Wie läuft eine kollegiale Fallberatung ab:

Die Rollenverteilung sowie die Reflektionsschritte im Reflecting-Team sind zeitlich und formal strikt gegliedert, was einen kontinuierlichen Reflexionsprozess sicherstellt. Die Teilnehmer der Kollegialen Beratung müssen nicht unbedingt aus dem selben Team stammen. ‘Kollegial’ in diesem Zusammenhang bedeutet, dass zwischen den Mitgliedern keine hierarchischen Unterschiede bestehen. Alle Beteiligten handeln nicht auf Anweisung eines Vorgesetzten, sondern freiwillig und eigenverantwortlich.

Argumente für eine kollegiale Fallberatung:

Die kollegiale Beratung ist eine komplexe und zugleich einfache Personalentwicklungsmaßnahme.

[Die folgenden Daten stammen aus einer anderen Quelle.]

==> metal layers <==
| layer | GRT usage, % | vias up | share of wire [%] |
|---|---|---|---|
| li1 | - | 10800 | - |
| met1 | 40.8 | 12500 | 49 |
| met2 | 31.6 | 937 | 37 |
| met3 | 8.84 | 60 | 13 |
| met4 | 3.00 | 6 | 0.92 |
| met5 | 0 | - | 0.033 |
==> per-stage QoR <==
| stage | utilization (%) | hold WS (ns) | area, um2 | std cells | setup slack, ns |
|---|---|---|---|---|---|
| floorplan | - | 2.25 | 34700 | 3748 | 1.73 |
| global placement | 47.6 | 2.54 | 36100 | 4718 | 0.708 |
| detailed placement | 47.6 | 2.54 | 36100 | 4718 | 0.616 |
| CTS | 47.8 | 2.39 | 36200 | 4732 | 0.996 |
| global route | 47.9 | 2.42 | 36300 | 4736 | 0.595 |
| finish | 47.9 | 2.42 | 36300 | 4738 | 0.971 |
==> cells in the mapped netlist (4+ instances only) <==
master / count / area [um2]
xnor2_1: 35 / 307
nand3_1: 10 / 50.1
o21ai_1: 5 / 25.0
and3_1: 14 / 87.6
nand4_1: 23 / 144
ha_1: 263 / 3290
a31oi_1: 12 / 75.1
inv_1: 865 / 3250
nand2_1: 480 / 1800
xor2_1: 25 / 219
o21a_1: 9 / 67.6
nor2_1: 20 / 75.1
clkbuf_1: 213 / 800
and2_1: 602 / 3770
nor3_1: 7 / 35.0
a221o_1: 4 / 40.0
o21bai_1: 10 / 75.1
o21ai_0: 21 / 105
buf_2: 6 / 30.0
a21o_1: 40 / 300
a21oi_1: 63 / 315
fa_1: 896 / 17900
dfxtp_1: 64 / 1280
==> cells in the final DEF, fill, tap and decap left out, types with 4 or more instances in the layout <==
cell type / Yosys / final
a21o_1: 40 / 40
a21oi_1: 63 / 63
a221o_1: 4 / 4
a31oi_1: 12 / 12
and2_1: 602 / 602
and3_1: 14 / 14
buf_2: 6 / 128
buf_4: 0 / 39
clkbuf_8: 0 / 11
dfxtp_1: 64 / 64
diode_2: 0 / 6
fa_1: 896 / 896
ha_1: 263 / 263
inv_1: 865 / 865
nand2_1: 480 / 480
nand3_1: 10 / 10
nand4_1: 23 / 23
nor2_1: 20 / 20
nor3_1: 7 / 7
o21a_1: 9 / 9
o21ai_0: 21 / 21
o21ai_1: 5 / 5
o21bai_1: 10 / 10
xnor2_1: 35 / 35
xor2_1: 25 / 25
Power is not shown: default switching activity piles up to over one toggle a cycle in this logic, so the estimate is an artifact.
===== config.mk =====
export PLATFORM = sky130hd
export DESIGN_NAME = vrt_div
export DESIGN_NICKNAME = d
export VERILOG_FILES = /design/src/design/vrt_pkg.sv /design/src/design/vrt_div.sv
export SDC_FILE = /design/constraint.sdc
export NUM_CORES = 1
export LEC_CHECK = 0
export BUFFER_PORTS_ARGS = -buffer_cell sky130_fd_sc_hd__buf_4
export CORE_ASPECT_RATIO = 0.6
export CORE_MARGIN = 2
export CORE_UTILIZATION = 48
export DETAILED_ROUTE_END_ITERATION = 8
export GPL_TIMING_DRIVEN = 0
export PLACE_DENSITY_LB_ADDON = 0.15
export SLEW_MARGIN = 20
export SYNTH_ARGS = -nofsm -noshare
export SYNTH_HDL_FRONTEND = slang
export SYNTH_SLANG_ARGS = --single-unit

===== constraint.sdc =====
create_clock -name clk -period 9 [get_ports clk]
set_input_delay 0.45 -clock clk [delete_from_list [all_inputs] [get_ports clk]]
set_output_delay 0.45 -clock clk [all_outputs]
set_load 0.1 [all_outputs]

===== src/design/vrt_pkg.sv =====
// Shared constants and types for the voxel ray traversal block.
package vrt_pkg;

  // Default grid size
  localparam int GRID_X_DEF = 64;
  localparam int GRID_Y_DEF = 64;
  localparam int GRID_Z_DEF = 32;

  // Voxel codes
  localparam logic [7:0] EMPTY_CODE  = 8'd32;
  localparam logic [7:0] BORDER_CODE = 8'd45;

  // Register reset values and indexes
  localparam logic [21:0] MAX_DIST_RST = 22'd1638400;
  localparam logic [15:0] BORDER_RST   = 16'd3277;
  localparam int          CFG_IDX_W    = 1;
  localparam logic [CFG_IDX_W-1:0] CFG_MAX_DIST = 1'd0;
  localparam logic [CFG_IDX_W-1:0] CFG_BORDER   = 1'd1;

  // Near-vertical ray limits
  localparam logic signed [15:0] VERT_MIN = 16'sd16220;
  localparam logic [15:0]        FLAT_MAX = 16'd16;

  // Saturated crossing time of an axis that never steps
  localparam logic [31:0] RECIP_INF = 32'hFFFF_FFFF;

  // Signed voxel coordinate, holds -1 up to the largest grid size
  localparam int COORD_W = 12;

  // Port widths
  localparam int IN_DATA_W  = 144;
  localparam int OUT_DATA_W = 32;

  // Divider status
  typedef struct packed {
    logic busy;
    logic done;
  } div_stat_t;

endpackage


===== src/design/vrt_div.sv =====
// Bit-serial reciprocal unit: quot = floor(2^30 / divisor), one bit a cycle.
module vrt_div (
  input  logic                clk,
  input  logic                rst,
  input  logic                start,
  input  logic [15:0]         divisor,
  output vrt_pkg::div_stat_t  stat,
  output logic [30:0]         quot
);
  import vrt_pkg::*;

  logic        busy;
  logic        done;
  logic [4:0]  cnt;
  logic [16:0] rem;
  logic [15:0] dvs;
  logic [16:0] rem_sh;
  logic        qbit;
  logic [16:0] rem_next;

  // Shift in the next dividend bit (only the top bit is set) and try subtract
  always_comb begin
    rem_sh   = {rem[15:0], (cnt == 5'd30)};
    qbit     = (rem_sh >= {1'b0, dvs});
    rem_next = qbit ? (rem_sh - {1'b0, dvs}) : rem_sh;
  end

  always_ff @(posedge clk) begin
    if (rst) begin
      busy <= 1'b0;
      done <= 1'b0;
      cnt  <= 5'd0;
    end else begin
      done <= 1'b0;
      if (start) begin
        busy <= 1'b1;
        cnt  <= 5'd30;
        rem  <= 17'd0;
        quot <= 31'd0;
        dvs  <= divisor;
      end else if (busy) begin
        rem  <= rem_next;
        quot <= {quot[29:0], qbit};
        cnt  <= cnt - 5'd1;
        if (cnt == 5'd0) begin
          busy <= 1'b0;
          done <= 1'b1;
        end
      end
    end
  end

  assign stat.busy = busy;
  assign stat.done = done;

endmodule


# After elaboration in Yosys (flattened, before gate mapping)
# Index checks and enable logic that the tools add are counted.
dict set report classes {
  n_reduce_logical 6
  add_sub_neg 2
  n_eq_ne 1
  bitwise 2
  order_cmp 1
  n_mux 9
}
# operator count
set ops {}
lappend ops {{two-way mux 16 bit} 2}
lappend ops {{two-way mux 31 bit} 1}
lappend ops {{>= comparator 17 x 16 -> 1 bit} 1}
lappend ops {{subtractor 16 bit} 1}
lappend ops {{two-way mux 5 bit} 2}
lappend ops {{equality test 5 bit, second input constant} 1}
lappend ops {{zero test 5 bit} 1}
lappend ops {{subtractor 5 x 1 -> 5 bit, second input constant} 1}
lappend ops {{two-way mux 1 bit} 4}
lappend ops {{AND reduction 2 bit} 2}
lappend ops {{OR reduction 3 bit} 1}
lappend ops {{NOT 1 bit} 2}
lappend ops {{nonzero test 2 bit} 1}
lappend ops {{OR reduction 2 bit} 1}
dict set report totals {
  in_bits 19
  output_inout_bits 33
  elab_cells 28
  register_bits 70
}

# Depth between registers and ports, before layout
# Gate-level depths: netlist of the first run.
dict set report logic_depth {
  word_depth 4
  mapped_depth 11
  mapped_depth_nobuf 11
}

# Worst setup path after synthesis of the first run
# OpenSTA, ideal clock, no wires.
dict set report synth_path {
  path_type {input to register}
  start {in start}
  end {reg quot[0], enable pin}
  cell_stages 3
  path_buffers 1
  required_ns 8.548
  setup_ns 0.452
  slack_ns 5.772
  arrival_ns 2.776
  path_cell_list {clkbuf_1 nor2_1 nor2_1}
}
dict set report synth_between {
  elab_chain_len 2
}
# item line
set synth_lines {}
lappend synth_lines {{start, declared} vrt_div.sv:5} ;# input logic start,
lappend synth_lines {{nonzero test 2 bit (no line)} -}
lappend synth_lines {{AND reduction 2 bit (no line)} -}
lappend synth_lines {{end signal, assigned} vrt_div.sv:43} ;# quot <= {quot[29:0], qbit};
lappend synth_lines {{end, declared} vrt_div.sv:8} ;# output logic [30:0] quot
# Every way passes these cells.
# A chain may end at the register's enable or synchronous reset.

# Worst setup path in the final report of the first run
dict set report layout_path {
  start {reg cnt[0]}
  end {reg rem[10], data pin}
}
dict set report layout_between {
  elab_chain_len 4
  word_cells_on_any_way 5
  cone_classes {1 x add/sub; 1 x order compare; 1 x eq/ne; 2 x mux}
}
# item line
set layout_lines {}
lappend layout_lines {{start, declared} vrt_div.sv:14} ;# logic [4:0] cnt;
lappend layout_lines {{start signal, assigned} vrt_div.sv:44} ;# cnt <= cnt - 5'd1;
lappend layout_lines {{equality test 5 bit *} vrt_div.sv:23} ;# rem_sh = {rem[15:0], (cnt == 5'd30)};
lappend layout_lines {{subtractor 16 bit / >= comparator 17 x 16 -> 1 bit (equally long branches)} {vrt_div.sv:25, vrt_div.sv:24}}
lappend layout_lines {{two-way mux 16 bit *} vrt_div.sv:25} ;# rem_next = qbit ? (rem_sh - {1'b0, dvs}) : rem_sh;
lappend layout_lines {{two-way mux 16 bit *} vrt_div.sv:41} ;# end else if (busy) begin
lappend layout_lines {{end signal, assigned} vrt_div.sv:42} ;# rem <= rem_next;
lappend layout_lines {{end, declared} vrt_div.sv:15} ;# logic [16:0] rem;
# Mark *: on every way between the ends. The rest lies on a longest branch, timed or not. The select of a mux whose other input is x is not followed.

==> results of run 1 <==
==> state kept, by name, indices dropped and copies added, names as in the netlist <==
name  flops
dvs      16
rem      16
cnt       5
quot     31
busy      1
done      1
==> per-stage QoR <==
stage | hold WS [ns] | setup WS (ns) | total power (W)
4_1_cts | 0.276 | 6.12 | 0.00103
5_1_grt | 0.275 | 6.00 | 0.00107
6_report | 0.289 | 6.09 | 0.00103
3_5_place_dp | 0.555 | 6.14 | 0.000656
2_1_floorplan | 0.532 | 5.77 | 0.000598
3_3_place_gp | 0.545 | 4.55 | 0.000648
==> power by group through the flow <==
stage	Clock, W	Combinational, W	Sequential (W)
3_5_place_dp	0	0.000251	0.000405
3_3_place_gp	0	0.000242	0.000406
2_1_floorplan	0	0.000134	0.000463
5_1_grt	0.000396	0.000275	0.000401
6_report	0.000373	0.000254	0.000399
4_1_cts	0.000380	0.000253	0.000398
==> kinds of logic after synthesis <==
family / count (synthesis) / synth area share, %
multiplexers: 3 / 0.847
adder cells (fa/ha/maj): 20 / 6.98
flip-flops: 70 / 55.0
AO/OA/AOI/OAI: 83 / 14.8
XOR/XNOR: 10 / 2.37
buffers and inverters: 36 / 4.17
AND/OR/NAND/NOR: 105 / 15.8
==> worst reg2reg max path, delay by kind of cell (launching register included) <==
family / cells / cell delay, ns
DFF: 1 / 0.39
and+or+nand+nor: 3 / 0.68
AOI/OAI and AO/OA: 4 / 0.80
buffers and inverters: 1 / 0.10
adders and majority gates: 3 / 0.69
==> layout by cell type, fill, tap and decap left out, drive strengths merged, types with 5 or more instances in the layout <==
master  netlist  final
inv          22     22
edfxtp       63     63
o21ai        19     19
buf           6     58
ha           19     19
nor3          8      8
clkbuf        7     17
clkinv        1      5
dfxtp         7      7
nor2         15     15
nand2        12     12
nand3        16     16
o21a          6      6
xnor2         7      7
o211ai        7      7
nor2b        33     33
a21oi        26     26
==> worst min-delay path by stage <==
stage           startpoint  cells after the start        to
2_1_floorplan       cnt[0]                      2    cnt[0]
3_3_place_gp      quot[12]                      1  quot[13]
3_5_place_dp      quot[26]                      1  quot[27]
4_1_cts         divisor[0]                      1    dvs[0]
5_1_grt        divisor[12]                      1   dvs[12]
6_report        divisor[0]                      1    dvs[0]
==> final cells by class <==
class                           instances  area [µm²]  area share (%)
Clock buffer                           10         229            5.00
Multi-Input combinational cell        221        1520            33.2
Inverter                               23        86.3            1.89
Buffer                                 13        67.6            1.48
Tap cell                              104         130            2.84
Timing Repair Buffer                   52         425            9.30
Clock inverter                          6        86.3            1.89
Sequential cell                        70        2030            44.4
==> metal layers <==
metal / track usage, % / vias to the layer above / wire length, µm
met3: 5.51 / 11 / 460
met4: 7.45 / 0 / 108
met1: 31.9 / 1322 / 4090
met2: 28.2 / 64 / 3270
met5: 0 / - / 0
li1: - / 1328 / -
==> qor.csv, run 1 <==
stage;metric;value;unit
synthesis;yosysWarnings;0;
placed_design;dp.cells;483;
clocking;clockRootBuffer;clkbuf_16;
worst_setup_path;critical-path-max-stage-delay;0.50;ns
global_route;grt_usage;20.8;%
sta;setup_viol;0;
worst_setup_path;crit_type;reg -> reg;
power;p_comb_share;24.7;%
layout;n_antenna_cell;0;
clocking;worstSkewPairLatency;0.34;ns
placed_design;gp_congestion;0.883;
worst_setup_path;cp.buffers_inverters;1;
placed_design;dp_hpwl;5850;µm
power;switchingPower;0.000312;W
clocking;post_cts_resized;0;
global_route;antenna_found_initial;0;
worst_setup_path;worst-path-stages;11;
worst_setup_path;cp.arrival;2.97;ns
layout;fin_util;62.2;%
floorplanning;dieArea;8440;µm²
worst_setup_path;r2r_start;cnt[0];
clocking;path_clk_slew;0.05;ns
clocking;postCtsHoldBufs;0;
clocking;cts_tree;yes;
clocking;clock_path_buffers;2;
detailed_routing;vias;2725;
sta;finalSetupTns;0;ns
worst_setup_path;required;9.06;ns
detailed_routing;wl;7930;µm
power;clkPwrFrac;36.4;%
synthesis;synth_nets;366;
power;irDropWorstVdd;0.000136;V
synthesis;avgSynthCellArea;11.3;µm²
clocking;cts_htree_levels;3;
sta;min_period;2.91;ns
floorplanning;core;7360;µm²
placed_design;postPlaceCellArea;4260;µm²
sta;clock-skew-final;0.00693;ns
worst_setup_path;cp_max_fo;4;
worst_setup_path;crit_path_end;rem[10];
synthesis;netlist.area_leader.share;51.2;%
run_status;outcome;completed;
flow_run;drv_cap;0;
placed_design;io_buffers;49;
sta;worstMarginPinSlew;0.635;ns
global_route;grt_pass1_wl;12900;µm
floorplanning;fp.dieW;117;µm
synthesis;yosys_most_used_dff;edfxtp_1;
global_route;grt_pass1_vias;2540;
power;switching_share;30.5;%
clocking;cts_buffers;9;
worst_setup_path;crit_path_end_kind;register;
global_route;grt_max_degree;23;
layout;instances_no_fill;499;
layout;fill_cells;589;
worst_setup_path;ff2ff_setup_slack;6.09;ns
synthesis;synthTopCellsByArea;edfxtp_1, ha_1, nor2b_1;
worst_setup_path;cpLargestDelayFamily;compound AO/OA/AOI/OAI gates;
worst_setup_path;r2r-end;rem[10];
detailed_routing;drt_iter0_drc;213;
global_route;grt-ovfl-total;0;
synthesis;ys_types;54;
layout;area_growth;23.8;%
synthesis;synth_edf_count;63;
synthesis;syn_area;3690;µm²
synthesis;yosysMostFrequentCell;edfxtp_1;
detailed_routing;drtAntennaViolNets;0;
sta;grt_setup_unrepaired;false;
sta;final_max_slew_viol_count;0;
power;intPower;0.000713;W
layout;fin_area;4580;µm²
synthesis;synth_common_cells;edfxtp_1, nor2b_1, a21oi_1, inv_1, ha_1;
synthesis;ys_ff_latch;70;
detailed_routing;drc;0;
sta;post-route-period-util;32.3;%
detailed_routing;wl_per_cell;15.9;µm
power;p_leak;1.80;nW
synthesis;yosysTopAreaCell;edfxtp_1;
synthesis;ys_seq_area_share;55.0;%
worst_setup_path;crit_path_cell_trace;inv_1 -> ha_1 -> nand4_1 -> ha_1 -> fa_1 -> nor2b_4 -> o31a_1 -> o31a_1 -> or4_4 -> o211ai_2 -> a21oi_2;
layout;drive_above_1_share;22.3;%
sta;slew_headroom;57.7;%
power;pwr-share-seq;38.9;%
hold_path;hold_class;in -> reg;
synthesis;async_flop_share;0;%
synthesis;synth_cells;327;
floorplanning;io_pins;52;
floorplanning;num_rows;24;
clocking;cts_setup_buffers;0;
worst_setup_path;crit_path_start;cnt[0];
worst_setup_path;reg2regPathDepth;11;
sta;fmax;344;MHz
detailed_routing;viasPerCell;5.46;
worst_setup_path;start_kind;register;
sta;hold_viol;0;
layout;nets;429;
worst_setup_path;critPathSlowestCell;or4_4;
detailed_routing;drt-pass1-iter-count;4;
floorplanning;initial_core_util;50.2;%
clocking;clock-sinks;70;
floorplanning;die_y;72.0;µm
power;powerDensity;224;nW/µm²
Power figures use the tool's default switching activity.
==> inputs of run 2 (changes only) <==
- clock period: 9 -> 2.7 ns (I/O delays scaled with it)
==> run 2 against run 1 <==
Register-to-register slack worse by 6.1 ns. Sequential share of layout area shrank 3.0 points. Fmax increased by 7.9%. Highest routed layer unchanged.
==> qor.csv, run 2 (same netlist as run 1, synthesis figures left out) <==
stage;metric;value;unit;change
sta;fmax;371;MHz;was 344 MHz
detailed_routing;viasPerCell;5.33;;was 5.46
worst_setup_path;crit_path_cell_trace;inv_2 -> ha_4 -> nand4_1 -> ha_2 -> fa_2 -> nor2b_4 -> o31a_1 -> o31a_1 -> or4_4 -> o211ai_2 -> a21oi_2;;was inv_1 -> ha_1 -> nand4_1 -> ha_1 -> fa_1 -> nor2b_4 -> o31a_1 -> o31a_1 -> or4_4 -> o211ai_2 -> a21oi_2
worst_setup_path;reg2regPathDepth;11;;unchanged
layout;instances_no_fill;534;;was 499
placed_design;dp.cells;482;;was 483
global_route;grt_usage;21.6;%;was 20.8%
power;irDropWorstVdd;0.000391;V;was 0.000136 V
layout;drive_above_1_share;27.2;%;was 22.3%
sta;post-route-period-util;99.8;%;was 32.3%
worst_setup_path;crit_type;reg -> reg;;unchanged
layout;largest_register;quot;;unchanged
layout;fill_cells;587;;was 589
clocking;cts_tree;yes;;unchanged
sta;final_max_slew_viol_count;0;;unchanged
clocking;path_clk_slew;0.05;ns;about the same
layout;final_cell_mix;buf_4, edfxtp_1, nor2b_1, inv_1, a21oi_1;;was edfxtp_1, buf_4, nor2b_1, a21oi_1, inv_1
sta;setup_viol;0;;unchanged
flow_run;drv_cap;0;;unchanged
detailed_routing;drt-pass1-iter-count;4;;unchanged
floorplanning;io_pins;52;;unchanged
floorplanning;die_y;72.0;µm;unchanged
layout;fin_util;66.9;%;was 62.2%
worst_setup_path;cpLargestDelayFamily;compound AO/OA/AOI/OAI gates;;unchanged
global_route;grt_max_degree;26;;was 23
detailed_routing;drtAntennaViolNets;0;;unchanged
layout;multi_input_area;1560;µm²;was 1520 µm²
worst_setup_path;worst-path-stages;11;;unchanged
layout;largestRegisters;quot (31), dvs (16), rem (16);;unchanged
clocking;clockRootBuffer;clkbuf_16;;unchanged
sta;clock-skew-final;0.00633;ns;was 0.00693 ns
worst_setup_path;crit_top_cell;o31a_1;;
worst_setup_path;cp.buffers_inverters;1;;unchanged
layout;n_antenna_cell;0;;unchanged
worst_setup_path;crit_path_end;rem[10];;unchanged
placed_design;io_buffers;49;;unchanged
detailed_routing;drc;0;;unchanged
floorplanning;num_rows;24;;unchanged
floorplanning;initial_core_util;50.2;%;unchanged
layout;nets;464;;was 429
clocking;clock_path_buffers;2;;unchanged
sta;hold_viol;0;;unchanged
detailed_routing;wl;8760;µm;was 7930 µm
clocking;worstSkewPairLatency;0.34;ns;about the same
worst_setup_path;crit_path_end_kind;register;;unchanged
worst_setup_path;required;2.76;ns;was 9.06 ns
worst_setup_path;critical-path-max-stage-delay;0.50;ns;about the same
power;p_leak;1.95;nW;was 1.80 nW
worst_setup_path;start_kind;register;;unchanged
clocking;cts_htree_levels;3;;unchanged
worst_setup_path;critPathSlowestCell;or4_4;;unchanged
power;powerDensity;711;nW/µm²;was 224 nW/µm²
run_status;outcome;completed;;unchanged
power;finalPower;0.00350;W;was 0.00103 W
detailed_routing;vias;2847;;was 2725
worst_setup_path;r2r-end;rem[10];;unchanged
layout;area_growth;33.1;%;was 23.8%
sta;grt_setup_unrepaired;true;;was false
worst_setup_path;r2r_start;cnt[0];;unchanged
floorplanning;core;7360;µm²;unchanged
sta;worstMarginPinSlew;0.811;ns;was 0.635 ns
sta;min_period;2.69;ns;was 2.91 ns
layout;fin_area;4920;µm²;was 4580 µm²
sta;slew_headroom;45.8;%;was 57.7%
global_route;grt-ovfl-total;0;;unchanged
floorplanning;fp.dieW;117;µm;unchanged
global_route;grt_pass1_wl;13400;µm;was 12900 µm
floorplanning;dieArea;8440;µm²;unchanged
clocking;cts_buffers;9;;unchanged
layout;regArea;2030;µm²;about the same
layout;largest_reg_flops;31;;unchanged
global_route;antenna_found_initial;0;;unchanged
placed_design;gp_congestion;0.896;;was 0.883
worst_setup_path;crit_path_start;cnt[0];;unchanged
worst_setup_path;cp.arrival;2.75;ns;was 2.97 ns
layout;final_common_cell;buf_4;;was edfxtp_1
placed_design;postPlaceCellArea;4250;µm²;was 4260 µm²
worst_setup_path;cp_max_fo;3;;was 4
hold_path;hold_class;in -> reg;;unchanged
detailed_routing;drt_iter0_drc;189;;was 213
placed_design;dp_hpwl;5850;µm;about the same
worst_setup_path;ff2ff_setup_slack;0.005;ns;was 6.09 ns
global_route;grt_pass1_vias;2615;;was 2540
clocking;clock-sinks;70;;unchanged
detailed_routing;wl_per_cell;16.4;µm;was 15.9 µm
==> run 2: worst register-to-register path, stage by stage (launching register included) <==
cell and delay [ns]:
dfxtp_2 0.35, inv_2 0.05, ha_4 0.14, nand4_1 0.10, ha_2 0.21, fa_2 0.23, nor2b_4 0.05, o31a_1 0.29
o31a_1 0.33, or4_4 0.50, o211ai_2 0.09, a21oi_2 0.07
==> run 2: what timing repair did <==
item                                    in CTS  in global routing
gates resized for setup                      6                 11
endpoints found under the setup margin       3                 11
gates cloned                                 0                  0
hold buffers                                16                  0
buffers inserted                            19                  3
pin swaps                                    9                  9
hold endpoints to repair                    16                  0
==> run 2: worst min path at each step <==
| stage | startpoint | cells past startpoint | to |
|---|---|---|---|
| after floorplan | divisor[0] | 0 | dvs[0] |
| after global placement | divisor[1] | 1 | dvs[1] |
| after detailed placement | divisor[2] | 1 | dvs[2] |
| after CTS | rst | 2 | cnt[4] |
| after global routing | rst | 2 | cnt[2] |
| final | rst | 2 | cnt[2] |
==> run 2: power breakdown <==
part / switching [W] / internal [W]
clock network: 0.000430 / 0.000834
registers: 0.0000444 / 0.00128
logic: 0.000582 / 0.000322
total: 0.00106 / 0.00244
==> run 2: area by class of cell <==
cell class	instances	share of cell area, %
buffer	13	1.48
clock buffer	13	5.09
timing repair buffer	87	14.7
tap	104	2.65
inverter	23	1.76
multi-input combinational	221	31.6
clock inverter	3	1.37
sequential	70	41.4
==> run 2: metal layers <==
metal / vias to the layer above / wire (µm) / part of all wire (%) / GRT usage (%)
li1: 1406 / - / - / -
met1: 1347 / 4360 / 50 / 32.8
met2: 81 / 3770 / 43 / 29.4
met3: 13 / 525 / 6.0 / 6.43
met4: 0 / 103 / 1.2 / 7.45
met5: - / 0 / 0 / 0
==> run 2: per-stage QoR <==
step | worst slack (ns) | hold slack (ns) | setup TNS [ns]
5_1_grt | -0.0652 | 0.274 | -0.0871
3_5_place_dp | -0.164 | 0.314 | -0.406
2_1_floorplan | 0.104 | 0.234 | 0
6_report | 0.00501 | 0.247 | 0
4_1_cts | -0.0883 | 0.223 | -0.0883
3_3_place_gp | -0.267 | 0.313 | -13.98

Sie dient

  • der Verbesserung der Interaktions- und Kommunikationsfähigkeiten
  • der Teilnehmer,
  • der Qualifizierung der Beratungskompetenzen der Teilnehmer,
  • der Qualitätssicherung und Qualitätsverbesserung.

Für die Teilnehmer der kollegialen Beratung bietet sie:

  • Einen großen bunten Strauß an Ideen für die Praxis sowie neue Perspektiven für eingefahrene Handlungsmuster,
  • Reflexion des Führungs- und Arbeitsstils,
  • Anteilnahme, Unterstützung und Erleichterung in schwierigen Situationen,
  • Verbesserung des Umgangs mit Kunden und Mitarbeitern,
  • Austausch über die Arbeitsbereiche der Kollegen,
  • Verbesserung des Teamzusammenhalts.

Für die Organisation bietet sie:

  • Steigerung der Qualität der Arbeit und bessere Arbeitsleistungen,
  • kostengünstige Personalentwicklung,
  • qualifiziertere und zufriedene Mitarbeiter,
  • Ausbau einer gegenseitigen Unterstützungskultur.